Thirty-Second Sunday in Ordinary Time
Seven brothers and their mother were arrested, less than two hundred years before the birth of Jesus and were tortured and killed by Antiochus Epiphanes for their faithfulness to the Law of God.
Today we hear of the death of three of those brothers, and each of them teach us something about the mind of the martyr.
Martyrs are always intriguing figures. As a child I can remember marveling at the courage of those who looked literally into the mouth of the beast and still did the right thing. As an adult, my resolve to do the will of God is strengthened by their example and that hope that a human being can act so courageously. I’m simply amazed at the martyr and really want to know what makes him tick.
Well the brothers Maccabee give us three hints today.
The first brother is particularly courageous. He gets right up in the face of his torturer and demands to know why he is doing this, and then at the point of death asks him, What do you think you’re doing?
The first brother represents the naievate of the pure soul, the absolute befuddlement of the innocent that any human being could be as cruel as his tormentor. We see it in the Martyr-deacon Lawrence, who helpfully reminds the ones burning him to death, to turn him over, since he was done on one side. We see it in the beatific smile of the Martyr-Deacon Stephen, who gazes not, as I would, at the stones tumbling in the direction of his head, but on the face of Jesus gazing down from heaven. The heart of the Martyr, it seems, is so set on the glory of the next world, that he can barely recognize the torment and sin that surround him in this one. Such vision gives to the martyr the power to defeat even the mightiest of this world’s powers. So the first virtue of the martyr, then, is purity of vision.
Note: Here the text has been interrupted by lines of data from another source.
Context: an optimization exercise on an open-source flow, tuned for small area and a short achievable clock period. The choices shown serve that exercise and are no tape-out recipe.
Function was checked by simulation only, so behaviour that the tests miss may differ from the original.
Power is estimated from default activity; no workload was simulated.

## flow/design.v

```verilog
module assignment6 (
	output reg [15:0] result1,
	output reg [15:0] result2,
	input wire [7:0] character,
	input wire enable_character,
	input wire clk,
	input wire rst
);
	reg direction;           
	reg [9:0] q;
	reg [3:0] r1, r0;
	reg [3:0] d1, d0;
	function [3:0] nines(input [3:0] x);
		nines = {~(x[3] | x[2] | x[1]), x[2] ^ x[1], x[1], ~x[0]};
	endfunction
	function [3:0] tab10(input [3:0] x, input [39:0] t);
		integer i;
		begin
			tab10 = 4'd0;
			for (i = 0; i < 10; i = i + 1)
				tab10 = tab10 | ({4{x == i}} & t[4 * i +: 4]);
		end
	endfunction
	function [3:0] bcdsub(input [3:0] x, input [3:0] y);
		reg [4:0] t;
		begin
			t = {1'b0, x} - {1'b0, y};
			bcdsub = t[4] ? t[3:0] + 4'd10 : t[3:0];
		end
	endfunction
	function [4:0] bcdadd(input [3:0] x, input [3:0] y, input ci);
		reg [4:0] t;
		begin
			t = {1'b0, x} + {1'b0, y} + {4'd0, ci};
			bcdadd = t > 5'd9 ? {1'b1, t[3:0] + 4'd6} : t;
		end
	endfunction
	wire is_digit = character[7:4] == 4'h3 && (!character[3] || character[2:1] == 2'b00);
	wire is_lr = character == "L" || character == "R";
	wire is_nl = character == 8'h0a;
	wire [3:0] dg = character[3:0];
	wire [3:0] rlo = r0;
	wire [7:0] r = {r1, r0};
	wire [10:0] gt;     
	wire [9:1] tie;     
	assign gt[0] = 1'b1;
	assign gt[1] = q > 10'd65  || (q == 10'd65  && r > 8'h53);
	assign gt[2] = q > 10'd131 || (q == 10'd131 && r > 8'h07);
	assign gt[3] = q > 10'd196 || (q == 10'd196 && r > 8'h60);
	assign gt[4] = q > 10'd262 || (q == 10'd262 && r > 8'h14);
	assign gt[5] = q > 10'd327 || (q == 10'd327 && r >= 8'h68);    
	assign gt[6] = q > 10'd393 || (q == 10'd393 && r > 8'h21);
	assign gt[7] = q > 10'd458 || (q == 10'd458 && r > 8'h75);
	assign gt[8] = q > 10'd524 || (q == 10'd524 && r > 8'h28);
	assign gt[9] = q > 10'd589 || (q == 10'd589 && r > 8'h82);
	assign gt[10] = 1'b0;
	assign tie[1] = q == 10'd65  && r == 8'h53;
	assign tie[2] = q == 10'd131 && r == 8'h07;
	assign tie[3] = q == 10'd196 && r == 8'h60;
	assign tie[4] = q == 10'd262 && r == 8'h14;
	assign tie[5] = 1'b0;
	assign tie[6] = q == 10'd393 && r == 8'h21;
	assign tie[7] = q == 10'd458 && r == 8'h75;
	assign tie[8] = q == 10'd524 && r == 8'h28;
	assign tie[9] = q == 10'd589 && r == 8'h82;
	wire [3:0] dj =
		({4{tie[1]}} & 4'd6) | ({4{tie[2]}} & 4'd2) | ({4{tie[3]}} & 4'd8) |
		({4{tie[4]}} & 4'd4) | ({4{tie[6]}} & 4'd6) | ({4{tie[7]}} & 4'd2) |
		({4{tie[8]}} & 4'd8) | ({4{tie[9]}} & 4'd4);
	wire e = (|tie) && dg >= dj;
	wire [3:0] nr0_j = dg - dj;
	wire [9:0] sel;
	genvar gi;
	generate
		for (gi = 0; gi <= 9; gi = gi + 1) begin : g_sel
			assign sel[gi] = gt[gi] && !gt[gi + 1];
		end
	endgenerate
	wire [9:0] nak =
		({10{sel[0]}} & ~10'd0)   | ({10{sel[1]}} & ~10'd655) | ({10{sel[2]}} & ~10'd286) |
		({10{sel[3]}} & ~10'd942) | ({10{sel[4]}} & ~10'd573) | ({10{sel[5]}} & ~10'd204) |
		({10{sel[6]}} & ~10'd860) | ({10{sel[7]}} & ~10'd491) | ({10{sel[8]}} & ~10'd122) |
		({10{sel[9]}} & ~10'd778);
	wire [3:0] bk1 =
		({4{sel[1]}} & 4'd3) | ({4{sel[2]}} & 4'd7) | ({4{sel[4]}} & 4'd4) |
		({4{sel[5]}} & 4'd8) | ({4{sel[6]}} & 4'd1) | ({4{sel[7]}} & 4'd5) |
		({4{sel[8]}} & 4'd8) | ({4{sel[9]}} & 4'd2);
	wire [3:0] bk0 =
		({4{sel[1]}} & 4'd6) | ({4{sel[2]}} & 4'd2) | ({4{sel[3]}} & 4'd8) |
		({4{sel[4]}} & 4'd4) | ({4{sel[6]}} & 4'd6) | ({4{sel[7]}} & 4'd2) |
		({4{sel[8]}} & 4'd8) | ({4{sel[9]}} & 4'd4);
	wire [9:0] y0m1 = {q[6:0], 3'b000} + {q[8:0], 1'b0} + {6'd0, r1} + nak;
	wire [9:0] y0 = y0m1 + 10'd1;
	wire b0k = dg < bk0;
	wire borrow_k = rlo < bk1 || (rlo == bk1 && b0k);
	wire [9:0] nq_k = borrow_k ? y0m1 : y0;
	wire [3:0] nr0_k = bcdsub(dg, bk0);
	wire [3:0] nr1_k = b0k ? bcdsub(rlo, bk1 + 4'd1) : bcdsub(rlo, bk1);
	wire [9:0] n_q = e ? 10'd0 : nq_k;
	wire [3:0] n_r1 = e ? 4'd0 : nr1_k;
	wire [3:0] n_r0 = e ? nr0_j : nr0_k;
	wire r_gt68 = r > 8'h68;
	wire r_gt36 = r > 8'h36;
	wire ge = gt[5];                                   
	wire flip = q > 10'd327 || (q == 10'd327 && r_gt68);    
	wire nz = q != 10'd0 || r != 8'h00;
	wire neg = direction ? ge : (nz && !flip);
	wire [3:0] f0 = tab10(r0, {4'd7, 4'd8, 4'd9, 4'd0, 4'd1, 4'd2, 4'd3, 4'd4, 4'd5, 4'd6});
	wire r0_gt6 = r0 > 4'd6;
	wire [3:0] f1 = r0_gt6 ? tab10(r1, {4'd3, 4'd4, 4'd5, 4'd6, 4'd7, 4'd8, 4'd9, 4'd0, 4'd1, 4'd2})
	                       : tab10(r1, {4'd4, 4'd5, 4'd6, 4'd7, 4'd8, 4'd9, 4'd0, 4'd1, 4'd2, 4'd3});
	wire [3:0] rm1 = flip ? f1 : r1;
	wire [3:0] rm0 = flip ? f0 : r0;
	wire d_nz = d0 != 4'd0 || d1 != 4'd0;
	wire d0_nz = d0 != 4'd0;
	wire [3:0] md0 = d0_nz ? 4'd10 - d0 : 4'd0;
	wire [3:0] md1 = d0_nz ? nines(d1) : (d1 != 4'd0 ? 4'd10 - d1 : 4'd0);
	wire [3:0] v1 = neg ? d1 : md1;
	wire [3:0] v0 = neg ? d0 : md0;
	wire rm_ge_v = rm1 > v1 || (rm1 == v1 && rm0 >= v0);
	wire nd_zero = rm1 == v1 && rm0 == v0;
	wire hit = d_nz && rm_ge_v;
	wire [3:0] o1 = neg ? nines(rm1) : rm1;
	wire [3:0] o0 = neg ? nines(rm0) : rm0;
	wire [4:0] u0 = bcdadd(d0, o0, neg);
	wire [4:0] u1 = bcdadd(d1, o1, u0[4]);
	wire turn = enable_character && is_nl;
	wire [15:0] res2_next = result2 + {{6{flip}}, q ^ {10{flip}}} + {6'd0, flip ? 10'd655 : 10'd0}
		+ {15'd0, flip && !r_gt36} + {15'd0, hit};
	wire [15:0] res1_next = result1 + 16'd1;
	wire ld_a = rst || (enable_character && !is_lr);
	wire clr_a = rst || !is_digit;
	wire ld_t = rst || turn;
	wire ld_1 = rst || (turn && nd_zero);
	always @(posedge clk) begin
		if (enable_character && is_lr)
			direction <= character[4];    
		if (ld_a) begin
			q <= clr_a ? 10'd0 : n_q;
			r1 <= clr_a ? 4'd0 : n_r1;
			r0 <= clr_a ? 4'd0 : n_r0;
		end
		if (ld_t) begin
			d1 <= rst ? 4'd5 : u1[3:0];
			d0 <= rst ? 4'd0 : u0[3:0];
			result2 <= rst ? 16'd0 : res2_next;
		end
		if (ld_1)
			result1 <= rst ? 16'd0 : res1_next;
	end
endmodule
module aoc_dial_top (
	output wire [15:0] result_part1,
	output wire [15:0] result_part2,
	input wire [7:0] character,
	input wire enable_character,
	input wire clk,
	input wire rst
);
	assignment6 m_dial (result_part1, result_part2, character, enable_character, clk, rst);
endmodule
```

## flow/run.sh

```bash
#!/bin/bash
# synth_recipe.tcl (not shown) runs the flow's synth.tcl, then flattens the netlist and writes it again
# the make line also repeats each setting of config.mk as NAME=value (left out here)
make -C /OpenROAD-flow-scripts/flow DESIGN_CONFIG=/design/flow/config.mk WORK_HOME=/design/flow/orfs CLKGATE_MAP_FILE= SYNTH_SCRIPT=/design/flow/synth_recipe.tcl finish
```

## flow/config.mk

```make
export PLATFORM = sky130hd
export DESIGN_NAME = aoc_dial_top
export DESIGN_NICKNAME = aoc_dial_top
export VERILOG_FILES = /design/flow/design.v
export SDC_FILE = /design/flow/constraint.sdc
export NUM_CORES = 4
export LEC_CHECK = 0
export ABC_AREA = 1
export CAP_MARGIN = 20
export CORE_MARGIN = 2
export CORE_UTILIZATION = 65
export PLACE_DENSITY = 0.75
export SLEW_MARGIN = 20
```

## flow/constraint.sdc

```tcl
create_clock -name core_clock -period 19.0 [get_ports {clk}]
set_input_delay 3.8000 -clock core_clock [delete_from_list [all_inputs] [get_ports {clk}]]
set_output_delay 3.8000 -clock core_clock [all_outputs]
set_load 0.01 [all_outputs]
```

==> flow_summary.json, run 1 <==
{
  "most_frequent_standard_cell_in_the_layout_excluding_fill_and_tap_cells": "sky130_fd_sc_hd__nand2_1",
  "drv.max_cap_violation_count": 0,
  "via_count": 7059,
  "sequential_cell_area_sq_mm": 0.00177,
  "syn-instance-count": 1039,
  "syn_area_per_cell_sq_um": 7.37,
  "crit_path_max_fanout": 7,
  "crit_path_top_delay_cell": "sky130_fd_sc_hd__clkdlybuf4s50_1",
  "placementRows": 39,
  "grt_first_pass_wirelength_microns": 31900,
  "post_synthesis_net_count": 1149,
  "dr.pass1.iters": 7,
  "vias_in_the_first_global_route": 6798,
  "finalHoldViolCount": 0,
  "via_per_inst": 5.77,
  "insertedDiodeCount": 0,
  "most_numerous_cell_on_the_critical_path": "sky130_fd_sc_hd__nand2_1",
  "synthDominantCellAreaShare_pct": 23.1,
  "report.final.setup_viol": 0,
  "timing.critical_path.to_type": "flip-flop",
  "remaining_drc_errors": 0,
  "dieWidth_microns": 113,
  "min-delay-path-class": "flip-flop to flip-flop",
  "root_buffer": "sky130_fd_sc_hd__clkbuf_16",
  "chipHeight_microns": 113,
  "dp.final_hpwl_microns": 14700,
  "worstSetupStartpointType": "input port",
  "area_of_the_multi_input_gates_sq_mm": 0.00503,
  "final.min_clock_period_ns": 6.66,
  "io_pins": 43,
  "max_stage_delay_ns": 0.63,
  "floorplan.die_area_sq_mm": 0.0127,
  "cp.arrival_ns": 6.77,
  "cts_bufs_inserted": 9,
  "synth_enable_flop_cells": 59,
  "postRouteWirelength_microns": 18800,
  "layout.filler_cells": 974,
  "register_bit_total_from_synthesis": 59,
  "postSynth.asyncResetShare_pct": 0,
  "most-common-layout-cells": "sky130_fd_sc_hd__nand2_1 (181), sky130_fd_sc_hd__inv_1 (161), sky130_fd_sc_hd__nor2_1 (100)",
  "gp_congestion": 1.03,
  "p_per_area_mw_per_mm2": 102,
  "fp.coreArea_sq_mm": 0.0115,
  "post_route_cells_drive_above_1_share_pct": 10.8,
  "crit_required_ns": 19.11,
  "grt_max_degree": 33,
  "grt_util_all_layers_pct": 30.9,
  "netlist_area_sq_mm": 0.00766,
  "num-nets-final": 1185,
  "ctsHoldBuffers": 0,
  "clock_tree.htree_level_count": 3,
  "antenna_violations_before_repair": 0,
  "ys.warnings.count": 1,
  "routed_wl_per_cell_microns": 15.4,
  "worstSkewPairLatency_ns": 0.35,
  "antenna_violating_nets_left": 0,
  "synth_top_cells_by_area": "sky130_fd_sc_hd__edfxtp_1 (23%), sky130_fd_sc_hd__ha_1 (13%), sky130_fd_sc_hd__nand2_1 (8.9%), sky130_fd_sc_hd__inv_1 (7.9%), sky130_fd_sc_hd__a21oi_1 (5.4%)",
  "clock_sink_count": 59,
  "area.growth.synth_to_final_pct": 9.93,
  "layout_worst_path_cycle_share_pct": 35.0,
  "clock_path_buffers": 2,
  "max_freq_mhz": 150,
  "timing.setup.tns_ns": 0,
  "clk_pin_slew_worst_paths_ns": 0.06,
  "setup_repair_after_global_routing_missed_its_margin": "no",
  "cts_resized": 0,
  "final-max-slew-violation-count": 0,
  "cp_cell_sequence": "clkdlybuf4s50_1 -> inv_1 -> fa_1 -> fa_1 -> nand4_1 -> nand2_2 -> nor2_2 -> nand2_1 -> nor3_2 -> nand2_1 -> nor2_1 -> nand2_1 -> nand2_1 -> nand2_1 -> nor2_1 -> nor2_2",
  "synthFlopType": "sky130_fd_sc_hd__edfxtp_1",
  "synthDominantAreaCellType": "sky130_fd_sc_hd__edfxtp_1",
  "vdd.ir_drop.worst_mv": 0.155,
  "cts_tree": "done",
  "gr_ovfl_total": 0,
  "post-route-util_pct": 73.4,
  "io_buffers": 42,
  "slew-limit-headroom_pct": 34.1,
  "power.leakage_nw": 3.92,
  "skew_ns": 0.00859,
  "synth_seq_area_share_pct": 23.1,
  "design_power_total_uw": 861,
  "ys_types": 60,
  "postCtsSetupRepairBufs": 0,
  "cp_class": "input port to flip-flop",
  "worstMarginPinSlew_ns": 0.987,
  "initial_utilization_pct": 66.8,
  "first_iter_violations": 629,
  "outcome": "timing/DRC/antenna clean"
}
-- cell families (layout without fill, tap and decap cells) --
logic type	count (synthesis)	after routing	synth area share, %
AO/OA/AOI/OAI	194	194	14.6
XOR/XNOR	33	33	3.77
adder cells (fa/ha/maj)	99	99	18.1
buffers and inverters	203	244	11.1
flip-flops	59	59	23.1
multiplexers	1	1	0.147
AND/OR/NAND/NOR	450	450	29.0
-- Yosys cell counts, drive strengths merged, types with 2 or more instances --
master     n
a21boi     3
clkbuf     4
nand4     24
o2111ai    3
o41ai      2
nor3b      2
o22ai      3
nand3     54
nand3b     2
o21ai     69
nor4      15
o21a       7
nand2    199
nor3      27
a211oi     3
a31oi      3
xor2      24
inv      184
ha        79
a41oi      2
nor2     119
fa        20
or2        6
o21bai     2
a21oi     86
edfxtp    59
buf       15
xnor2      9
o211ai     4
o311ai     3
-- sequential cells by signal (all words and copies together) (netlist names) --
| signal | count |
|---|---|
| m_dial.d0 | 4 |
| m_dial.d1 | 4 |
| m_dial.direction | 1 |
| m_dial.q | 10 |
| m_dial.r0 | 4 |
| m_dial.r1 | 4 |
| m_dial.result1 | 16 |
| m_dial.result2 | 16 |
-- final cells by class --
type | instances | area share [%]
Clock buffer | 11 | 2.76
Multi-Input combinational cell | 777 | 59.8
Timing Repair Buffer | 44 | 5.17
Inverter | 184 | 8.35
Tap cell | 143 | 2.13
Sequential cell | 59 | 21.0
Clock inverter | 5 | 0.758
-- through the flow --
stage | hold slack, ns | worst slack [ns] | area, sq um | instances
after detailed placement | 0.611 | 11.99 | 8120 | 1207
after global routing | 0.674 | 12.06 | 8420 | 1223
final | 0.629 | 12.34 | 8420 | 1223
after floorplan | 0.648 | 12.82 | 7660 | 1039
after global placement | 0.620 | 12.08 | 8120 | 1207
after CTS | 0.642 | 12.36 | 8420 | 1223
-- critical path, delay by kind of cell --
| kind | cells | cell delay [ns] |
|---|---|---|
| adders and majority gates | 2 | 0.94 |
| and+or+nand+nor | 12 | 1.25 |
| buffers and inverters | 2 | 0.76 |
-- routing by layer --
layer	global-route usage [%]	vias up	part of all wire, %
met1	43.2	3208	46
met4	10.2	0	2.3
met5	0	-	0
met2	49.3	244	45
li1	-	3556	-
met3	4.97	51	6.4
-- path summary, 6_finish.rpt --
check,startpoint,endpoint,slack (ns),depth (start not counted)
worst max-delay path,character[2],m_dial.q[9],12.34,16
worst min-delay path,m_dial.result1[15],m_dial.result1[15],0.63,2
worst max register to register,m_dial.r0[1],m_dial.d1[2],12.84,32
worst min register to register,m_dial.result1[15],m_dial.result1[15],0.63,2
-- where the power goes --
part / switching, mW / internal [mW] / total [mW]
sequential: 0.0264 / 0.175 / 0.201
clock: 0.0654 / 0.102 / 0.168
combinational: 0.297 / 0.195 / 0.492
total: 0.389 / 0.472 / 0.861
==> run 2, diff against run 1 <==
--- a/flow/config.mk
+++ b/flow/config.mk
@@ -8,6 +8,5 @@
 export ABC_AREA = 1
 export CAP_MARGIN = 20
 export CORE_MARGIN = 2
-export CORE_UTILIZATION = 65
-export PLACE_DENSITY = 0.75
+export CORE_UTILIZATION = 40
 export SLEW_MARGIN = 20
==> run 2 against run 1 <==
Still clean on timing, DRC and antenna. Flip-flop and latch count did not move. Maximum frequency increased by 0.47%. Combinational power about the same. Sequential share of layout area decreased by 0.29 points. Worst setup slack improved by 0.031 ns.
==> flow_summary.json, run 2 <==
{
  "final.min_clock_period_ns": 6.63,
  "worstMarginPinSlew_ns": 0.773,
  "synth_commonest_cells": "sky130_fd_sc_hd__nand2_1 (181), sky130_fd_sc_hd__inv_1 (161), sky130_fd_sc_hd__nor2_1 (100), sky130_fd_sc_hd__a21oi_1 (83), sky130_fd_sc_hd__ha_1 (79)",
  "outcome": "timing/DRC/antenna clean",
  "crit_path_max_fanout": 7,
  "report.final.setup_viol": 0,
  "antenna_violating_nets_left": 0,
  "area.growth.synth_to_final_pct": 11.5,
  "setup_repair_after_global_routing_missed_its_margin": "no",
  "skew_ns": 0.00756,
  "synth_seq_area_share_pct": 23.1,
  "synth.most_common_cell": "sky130_fd_sc_hd__nand2_1",
  "cts_tree": "done",
  "first_iter_violations": 442,
  "initial_utilization_pct": 40.8,
  "synth_top_cells_by_area": "sky130_fd_sc_hd__edfxtp_1 (23%), sky130_fd_sc_hd__ha_1 (13%), sky130_fd_sc_hd__nand2_1 (8.9%), sky130_fd_sc_hd__inv_1 (7.9%), sky130_fd_sc_hd__a21oi_1 (5.4%)",
  "dr.pass1.iters": 6,
  "placementRows": 50,
  "post-route-util_pct": 45.5,
  "crit_required_ns": 19.09,
  "most-common-layout-cells": "sky130_fd_sc_hd__nand2_1 (181), sky130_fd_sc_hd__inv_1 (161), sky130_fd_sc_hd__nor2_1 (100)",
  "crit_path_top_delay_cell": "sky130_fd_sc_hd__clkdlybuf4s50_1",
  "syn_area_per_cell_sq_um": 7.37,
  "grt_util_all_layers_pct": 19.9,
  "worstSetupStartpointType": "input port",
  "io_pins": 43,
  "cts_bufs_inserted": 9,
  "netlist_area_sq_mm": 0.00766,
  "antenna_violations_before_repair": 0,
  "max_stage_delay_ns": 0.65,
  "power.leakage_nw": 3.92,
  "vias_in_the_first_global_route": 6532,
  "register_bit_total_from_synthesis": 59,
  "insertedDiodeCount": 0,
  "timing.setup.tns_ns": 0,
  "synth_enable_flop_cells": 59,
  "synthFlopType": "sky130_fd_sc_hd__edfxtp_1",
  "io_buffers": 42,
  "postRouteWirelength_microns": 19400,
  "clock_tree.htree_level_count": 3,
  "post_route_cells_drive_above_1_share_pct": 10.8,
  "ctsHoldBuffers": 0,
  "vdd.ir_drop.worst_mv": 0.0469,
  "most_frequent_standard_cell_in_the_layout_excluding_fill_and_tap_cells": "sky130_fd_sc_hd__nand2_1",
  "placed_cells": 1300,
  "num-nets-final": 1187,
  "clk_pin_slew_worst_paths_ns": 0.06,
  "layout_worst_path_cycle_share_pct": 34.9,
  "grt_max_degree": 25,
  "final-max-slew-violation-count": 0,
  "dieWidth_microns": 142,
  "cp.arrival_ns": 6.72,
  "chipHeight_microns": 142,
  "layout.cells.non_filler": 1316,
  "gr_ovfl_total": 0,
  "synthDominantCellAreaShare_pct": 23.1,
  "routed_wl_per_cell_microns": 14.8,
  "postCtsSetupRepairBufs": 0,
  "cp_class": "input port to flip-flop",
  "clock_path_buffers": 2,
  "ys.warnings.count": 1,
  "worstSkewPairLatency_ns": 0.34,
  "gp_congestion": 0.935,
  "via_count": 6851,
  "cp_cell_sequence": "clkdlybuf4s50_1 -> inv_1 -> fa_1 -> fa_1 -> nand4_1 -> nand2_2 -> nor3_2 -> nand2_1 -> nor2_1 -> inv_1 -> nor3_2 -> nand2_1 -> o21ai_0 -> a21oi_1",
  "grt_first_pass_wirelength_microns": 32500,
  "remaining_drc_errors": 0,
  "cts_resized": 0,
  "finalHoldViolCount": 0,
  "timing.critical_path.to_type": "flip-flop",
  "p_per_area_mw_per_mm2": 100,
  "slew-limit-headroom_pct": 47.8,
  "clock_sink_count": 59,
  "dp.final_hpwl_microns": 15400,
  "via_per_inst": 5.21,
  "min-delay-path-class": "flip-flop to flip-flop",
  "fp.coreArea_sq_mm": 0.0188,
  "floorplan.die_area_sq_mm": 0.0203,
  "crit_buf_inv": 3,
  "reg_top3": "m_dial.result1: 16 flops, m_dial.result2: 16 flops, m_dial.q: 10 flops",
  "finalInstanceArea_sq_mm": 0.00854,
  "critical_path.top_delay_family": "adder cells",
  "synthDominantAreaCellType": "sky130_fd_sc_hd__edfxtp_1",
  "max_freq_mhz": 151,
  "post_synthesis_net_count": 1149,
  "ys_types": 60,
  "root_buffer": "sky130_fd_sc_hd__clkbuf_16",
  "syn-instance-count": 1039,
  "postSynth.asyncResetShare_pct": 0,
  "detailed_place.area_sq_mm": 0.00825,
  "drv.max_cap_violation_count": 0
}
[run 2: where the power goes]
| group | switching, mW | internal (mW) | leakage (nW) |
|---|---|---|---|
| Sequential | 0.0269 | 0.175 | 0.613 |
| Combinational | 0.295 | 0.195 | 3.18 |
| Clock | 0.0641 | 0.100 | 0.131 |
[run 2: per-layer routing]
metal / up-vias / part of all wire [%] / track usage, % / wire, microns
met3: 28 / 4.5 / 3.26 / 865
met4: 0 / 1.5 / 4.59 / 293
met2: 160 / 45 / 32.4 / 8810
met1: 3108 / 49 / 27.7 / 9450
li1: 3555 / - / - / -
met5: - / 0 / 0 / 0
[run 2: logic make-up after synthesis]
kind of cell             count (synthesis)  share of synthesized area [%]
AND/OR/NAND/NOR                        450                           29.0
multiplexers                             1                          0.147
adder cells (fa/ha/maj)                 99                           18.1
AO/OA/AOI/OAI                          194                           14.6
flip-flops                              59                           23.1
buffers and inverters                  203                           11.1
XOR/XNOR                                33                           3.77
[run 2: path summary, 6_finish.rpt]
| path | endpoint | from | cells past startpoint | slack (ns) |
|---|---|---|---|---|
| worst max-delay path | m_dial.q[8] | character[2] | 14 | 12.37 |
| worst max register to register | m_dial.d1[2] | m_dial.r0[1] | 32 | 13.00 |
| worst min-delay path | m_dial.result1[14] | m_dial.result1[14] | 1 | 0.63 |
| worst min register to register | m_dial.result1[14] | m_dial.result1[14] | 1 | 0.63 |
[run 2: stage by stage]
step	worst slack (ns)	power (mW)	hold WS (ns)
2_1_floorplan	12.82	0.577	0.648
3_3_place_gp	12.05	0.688	0.622
3_5_place_dp	12.03	0.693	0.623
4_1_cts	12.38	0.864	0.632
5_1_grt	12.10	0.945	0.653
6_report	12.37	0.856	0.630
[run 2: worst reg2reg max path, delay by kind of cell, from the launching register on]
family | cells | cell delay, ns
flops | 1 | 0.58
compound gates | 5 | 0.75
buf+inv | 7 | 0.77
xor+xnor | 2 | 0.58
fa+ha+maj | 5 | 1.60
simple gates | 13 | 1.48
[run 2: area by class of cell]
type,instances,area [sq um]
sequential,59,1770
timing repair buffer,46,450
multi-input combinational,777,5030
clock inverter,6,56.3
tap,234,293
clock buffer,10,229
fill,1916,10200
inverter,184,703
==> run 3, diff against run 2 <==
==> flow/flow/run.sh (new file) <==
#!/bin/bash
# Standard layout, with plain buffers on the ports instead of the delay
# buffers buffer_ports picks by default.
set -e
export BUFFER_PORTS_ARGS="-buffer_cell sky130_fd_sc_hd__buf_2"
cat standard.sh > standard_sh_copy.log
bash standard.sh > standard.log 2>&1
==> flow/standard.sh (new file) <==
#!/bin/bash
# synth_recipe.tcl (not shown) runs the flow's synth.tcl, then flattens the netlist and writes it again
# the make line also repeats each setting of config.mk as NAME=value (left out here)
make -C /OpenROAD-flow-scripts/flow DESIGN_CONFIG=/design/flow/config.mk WORK_HOME=/design/flow/orfs CLKGATE_MAP_FILE= SYNTH_SCRIPT=/design/flow/synth_recipe.tcl "${@:-finish}"
removed: flow/run.sh
==> run 3 against run 2 <==
Still clean. Maximum frequency increased by 7.2%. Cell count decreased by 0.15%. Routed wire length increased by 1.0%. Clock skew increased by 0.0054 ns. Worst hold slack got worse by 0.0081 ns. Critical endpoint is now m_dial.q[9].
The second brother teaches us something even more difficult to understand, for he willingly gives them his hands to be cut off and his tongue to be ripped out, seemingly oblivious to his sufferings. “It is from heaven that I received these,” he tells his tormenters, “and from heaven that I hope to receive them again.” He is filled with an unassailable faith which refuses to waver, even in the face of pain and death. He is fearless. The second brother teaches us that martyrs willingly, and indeed joyfully, give everything to God.
And then these is the third brother. This one has endured a particularly cruel fate, even worse than the first two, for he has been made to witness his own brothers’ death. But despite enduring the agony of witnessing their demise, he is even more determined than they are. “It is my choice,” he boldly proclaims, “to die at the hands of men with the hope God gives of being raised up.” He goes to his death with the absolute conviction that this is not the end and that he and his brothers will be raised up to live with God at the end of time. He teaches us the Martyr’s virtue of unwavering faith in the promises of God.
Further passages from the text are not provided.